(Goal of the exercise)
Print the whole listing, keeping every line exactly as given.

(Given data)
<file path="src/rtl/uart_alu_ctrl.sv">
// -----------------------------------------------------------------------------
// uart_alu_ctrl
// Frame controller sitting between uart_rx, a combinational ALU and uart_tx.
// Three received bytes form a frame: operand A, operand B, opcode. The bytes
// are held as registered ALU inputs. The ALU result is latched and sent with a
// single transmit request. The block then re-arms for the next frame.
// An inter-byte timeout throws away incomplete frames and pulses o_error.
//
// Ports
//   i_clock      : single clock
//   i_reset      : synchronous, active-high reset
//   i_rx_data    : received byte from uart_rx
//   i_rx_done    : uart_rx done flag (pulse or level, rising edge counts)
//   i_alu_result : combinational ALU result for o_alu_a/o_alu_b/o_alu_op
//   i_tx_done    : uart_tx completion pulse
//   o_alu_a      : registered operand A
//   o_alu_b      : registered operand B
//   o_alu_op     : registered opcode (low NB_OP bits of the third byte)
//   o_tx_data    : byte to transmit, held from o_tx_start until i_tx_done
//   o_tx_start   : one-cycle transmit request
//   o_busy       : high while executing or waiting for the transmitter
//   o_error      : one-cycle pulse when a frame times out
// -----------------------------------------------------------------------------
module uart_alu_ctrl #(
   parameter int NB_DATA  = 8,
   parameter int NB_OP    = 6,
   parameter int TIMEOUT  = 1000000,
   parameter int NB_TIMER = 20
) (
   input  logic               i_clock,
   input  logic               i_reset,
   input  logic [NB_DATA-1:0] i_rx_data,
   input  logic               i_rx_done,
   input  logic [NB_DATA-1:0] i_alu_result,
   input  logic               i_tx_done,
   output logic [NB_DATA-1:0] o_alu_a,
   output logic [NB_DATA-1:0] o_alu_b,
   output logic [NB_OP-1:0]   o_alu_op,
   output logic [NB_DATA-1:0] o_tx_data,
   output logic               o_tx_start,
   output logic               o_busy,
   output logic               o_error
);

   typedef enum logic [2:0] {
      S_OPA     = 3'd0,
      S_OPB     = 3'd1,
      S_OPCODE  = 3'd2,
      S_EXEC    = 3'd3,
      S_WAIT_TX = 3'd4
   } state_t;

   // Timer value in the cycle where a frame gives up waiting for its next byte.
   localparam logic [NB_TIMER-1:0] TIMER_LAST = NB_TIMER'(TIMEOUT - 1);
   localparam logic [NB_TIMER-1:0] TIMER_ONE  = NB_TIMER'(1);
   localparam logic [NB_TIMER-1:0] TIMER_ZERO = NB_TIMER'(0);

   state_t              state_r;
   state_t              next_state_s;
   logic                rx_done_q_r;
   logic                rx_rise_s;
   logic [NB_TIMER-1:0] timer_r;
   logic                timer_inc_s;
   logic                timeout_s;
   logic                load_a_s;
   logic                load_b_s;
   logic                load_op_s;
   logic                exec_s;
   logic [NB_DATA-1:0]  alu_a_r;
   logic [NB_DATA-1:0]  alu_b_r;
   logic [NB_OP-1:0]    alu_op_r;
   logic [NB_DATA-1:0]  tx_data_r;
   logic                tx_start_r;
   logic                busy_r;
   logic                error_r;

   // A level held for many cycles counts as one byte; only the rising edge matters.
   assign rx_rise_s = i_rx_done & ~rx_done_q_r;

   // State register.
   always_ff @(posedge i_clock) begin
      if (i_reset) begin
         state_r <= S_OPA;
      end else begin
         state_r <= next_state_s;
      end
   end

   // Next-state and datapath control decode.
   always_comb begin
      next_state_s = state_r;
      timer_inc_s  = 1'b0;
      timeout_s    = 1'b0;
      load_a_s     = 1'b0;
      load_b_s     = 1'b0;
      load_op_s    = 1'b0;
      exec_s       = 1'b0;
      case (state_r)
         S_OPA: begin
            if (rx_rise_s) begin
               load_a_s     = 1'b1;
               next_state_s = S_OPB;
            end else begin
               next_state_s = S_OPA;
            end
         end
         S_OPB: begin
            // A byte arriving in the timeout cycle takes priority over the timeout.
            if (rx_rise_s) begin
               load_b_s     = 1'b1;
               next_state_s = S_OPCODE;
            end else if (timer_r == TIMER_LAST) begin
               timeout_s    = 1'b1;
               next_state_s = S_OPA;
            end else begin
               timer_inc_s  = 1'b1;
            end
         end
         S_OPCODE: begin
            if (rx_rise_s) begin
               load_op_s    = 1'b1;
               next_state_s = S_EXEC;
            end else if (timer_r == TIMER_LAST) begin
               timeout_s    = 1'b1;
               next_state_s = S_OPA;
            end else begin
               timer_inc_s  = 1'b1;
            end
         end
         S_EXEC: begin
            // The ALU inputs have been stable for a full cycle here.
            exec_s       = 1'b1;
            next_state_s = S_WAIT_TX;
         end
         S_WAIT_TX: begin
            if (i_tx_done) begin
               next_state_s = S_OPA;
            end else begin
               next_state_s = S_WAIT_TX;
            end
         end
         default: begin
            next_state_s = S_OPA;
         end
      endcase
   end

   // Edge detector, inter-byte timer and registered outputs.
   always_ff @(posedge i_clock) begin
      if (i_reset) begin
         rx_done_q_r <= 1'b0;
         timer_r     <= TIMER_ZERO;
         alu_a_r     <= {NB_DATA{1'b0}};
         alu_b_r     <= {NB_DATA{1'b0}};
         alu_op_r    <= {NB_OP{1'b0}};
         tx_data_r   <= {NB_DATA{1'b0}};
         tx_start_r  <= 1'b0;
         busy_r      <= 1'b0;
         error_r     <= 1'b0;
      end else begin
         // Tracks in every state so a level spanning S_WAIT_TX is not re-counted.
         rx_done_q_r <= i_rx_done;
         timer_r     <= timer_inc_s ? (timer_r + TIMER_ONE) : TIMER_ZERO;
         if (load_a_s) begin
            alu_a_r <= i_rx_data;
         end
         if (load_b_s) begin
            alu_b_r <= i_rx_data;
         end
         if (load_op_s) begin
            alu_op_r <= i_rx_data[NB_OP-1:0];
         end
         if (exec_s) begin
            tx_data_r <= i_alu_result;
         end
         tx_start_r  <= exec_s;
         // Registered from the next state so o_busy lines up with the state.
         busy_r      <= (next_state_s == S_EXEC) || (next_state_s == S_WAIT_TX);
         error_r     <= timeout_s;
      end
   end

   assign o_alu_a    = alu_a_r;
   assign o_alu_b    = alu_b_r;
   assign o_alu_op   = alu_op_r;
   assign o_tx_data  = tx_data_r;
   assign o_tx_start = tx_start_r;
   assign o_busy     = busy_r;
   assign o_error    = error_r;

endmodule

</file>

(Task answer)
<file path="src/rtl/uart_alu_ctrl.sv">
// -----------------------------------------------------------------------------
// uart_alu_ctrl
// Frame controller sitting between uart_rx, a combinational ALU and uart_tx.
// Three received bytes form a frame: operand A, operand B, opcode. The bytes
// are held as registered ALU inputs. The ALU result is latched and sent with a
// single transmit request. The block then re-arms for the next frame.
// An inter-byte timeout throws away incomplete frames and pulses o_error.
//
// Ports
//   i_clock      : single clock
//   i_reset      : synchronous, active-high reset
//   i_rx_data    : received byte from uart_rx
//   i_rx_done    : uart_rx done flag (pulse or level, rising edge counts)
//   i_alu_result : combinational ALU result for o_alu_a/o_alu_b/o_alu_op
//   i_tx_done    : uart_tx completion pulse
//   o_alu_a      : registered operand A
//   o_alu_b      : registered operand B
//   o_alu_op     : registered opcode (low NB_OP bits of the third byte)
//   o_tx_data    : byte to transmit, held from o_tx_start until i_tx_done
//   o_tx_start   : one-cycle transmit request
//   o_busy       : high while executing or waiting for the transmitter
//   o_error      : one-cycle pulse when a frame times out
// -----------------------------------------------------------------------------
module uart_alu_ctrl #(
   parameter int NB_DATA  = 8,
   parameter int NB_OP    = 6,
   parameter int TIMEOUT  = 1000000,
   parameter int NB_TIMER = 20
) (
   input  logic               i_clock,
   input  logic               i_reset,
   input  logic [NB_DATA-1:0] i_rx_data,
   input  logic               i_rx_done,
   input  logic [NB_DATA-1:0] i_alu_result,
   input  logic               i_tx_done,
   output logic [NB_DATA-1:0] o_alu_a,
   output logic [NB_DATA-1:0] o_alu_b,
   output logic [NB_OP-1:0]   o_alu_op,
   output logic [NB_DATA-1:0] o_tx_data,
   output logic               o_tx_start,
   output logic               o_busy,
   output logic               o_error
);

   typedef enum logic [2:0] {
      S_OPA     = 3'd0,
      S_OPB     = 3'd1,
      S_OPCODE  = 3'd2,
      S_EXEC    = 3'd3,
      S_WAIT_TX = 3'd4
   } state_t;

   // Timer value in the cycle where a frame gives up waiting for its next byte.
   localparam logic [NB_TIMER-1:0] TIMER_LAST = NB_TIMER'(TIMEOUT - 1);
   localparam logic [NB_TIMER-1:0] TIMER_ONE  = NB_TIMER'(1);
   localparam logic [NB_TIMER-1:0] TIMER_ZERO = NB_TIMER'(0);

   state_t              state_r;
   state_t              next_state_s;
   logic                rx_done_q_r;
   logic                rx_rise_s;
   logic [NB_TIMER-1:0] timer_r;
   logic                timer_inc_s;
   logic                timeout_s;
   logic                load_a_s;
   logic                load_b_s;
   logic                load_op_s;
   logic                exec_s;
   logic [NB_DATA-1:0]  alu_a_r;
   logic [NB_DATA-1:0]  alu_b_r;
   logic [NB_OP-1:0]    alu_op_r;
   logic [NB_DATA-1:0]  tx_data_r;
   logic                tx_start_r;
   logic                busy_r;
   logic                error_r;

   // A level held for many cycles counts as one byte; only the rising edge matters.
   assign rx_rise_s = i_rx_done & ~rx_done_q_r;

   // State register.
   always_ff @(posedge i_clock) begin
      if (i_reset) begin
         state_r <= S_OPA;
      end else begin
         state_r <= next_state_s;
      end
   end

   // Next-state and datapath control decode.
   always_comb begin
      next_state_s = state_r;
      timer_inc_s  = 1'b0;
      timeout_s    = 1'b0;
      load_a_s     = 1'b0;
      load_b_s     = 1'b0;
      load_op_s    = 1'b0;
      exec_s       = 1'b0;
      case (state_r)
         S_OPA: begin
            if (rx_rise_s) begin
               load_a_s     = 1'b1;
               next_state_s = S_OPB;
            end else begin
               next_state_s = S_OPA;
            end
         end
         S_OPB: begin
            // A byte arriving in the timeout cycle takes priority over the timeout.
            if (rx_rise_s) begin
               load_b_s     = 1'b1;
               next_state_s = S_OPCODE;
            end else if (timer_r == TIMER_LAST) begin
               timeout_s    = 1'b1;
               next_state_s = S_OPA;
            end else begin
               timer_inc_s  = 1'b1;
            end
         end
         S_OPCODE: begin
            if (rx_rise_s) begin
               load_op_s    = 1'b1;
               next_state_s = S_EXEC;
            end else if (timer_r == TIMER_LAST) begin
               timeout_s    = 1'b1;
               next_state_s = S_OPA;
            end else begin
               timer_inc_s  = 1'b1;
            end
         end
         S_EXEC: begin
            // The ALU inputs have been stable for a full cycle here.
            exec_s       = 1'b1;
            next_state_s = S_WAIT_TX;
         end
         S_WAIT_TX: begin
            if (i_tx_done) begin
               next_state_s = S_OPA;
            end else begin
               next_state_s = S_WAIT_TX;
            end
         end
         default: begin
            next_state_s = S_OPA;
         end
      endcase
   end

   // Edge detector, inter-byte timer and registered outputs.
   always_ff @(posedge i_clock) begin
      if (i_reset) begin
         rx_done_q_r <= 1'b0;
         timer_r     <= TIMER_ZERO;
         alu_a_r     <= {NB_DATA{1'b0}};
         alu_b_r     <= {NB_DATA{1'b0}};
         alu_op_r    <= {NB_OP{1'b0}};
         tx_data_r   <= {NB_DATA{1'b0}};
         tx_start_r  <= 1'b0;
         busy_r      <= 1'b0;
         error_r     <= 1'b0;
      end else begin
         // Tracks in every state so a level spanning S_WAIT_TX is not re-counted.
         rx_done_q_r <= i_rx_done;
         timer_r     <= timer_inc_s ? (timer_r + TIMER_ONE) : TIMER_ZERO;
         if (load_a_s) begin
            alu_a_r <= i_rx_data;
         end
         if (load_b_s) begin
            alu_b_r <= i_rx_data;
         end
         if (load_op_s) begin
            alu_op_r <= i_rx_data[NB_OP-1:0];
         end
         if (exec_s) begin
            tx_data_r <= i_alu_result;
         end
         tx_start_r  <= exec_s;
         // Registered from the next state so o_busy lines up with the state.
         busy_r      <= (next_state_s == S_EXEC) || (next_state_s == S_WAIT_TX);
         error_r     <= timeout_s;
      end
   end

   assign o_alu_a    = alu_a_r;
   assign o_alu_b    = alu_b_r;
   assign o_alu_op   = alu_op_r;
   assign o_tx_data  = tx_data_r;
   assign o_tx_start = tx_start_r;
   assign o_busy     = busy_r;
   assign o_error    = error_r;

endmodule

</file>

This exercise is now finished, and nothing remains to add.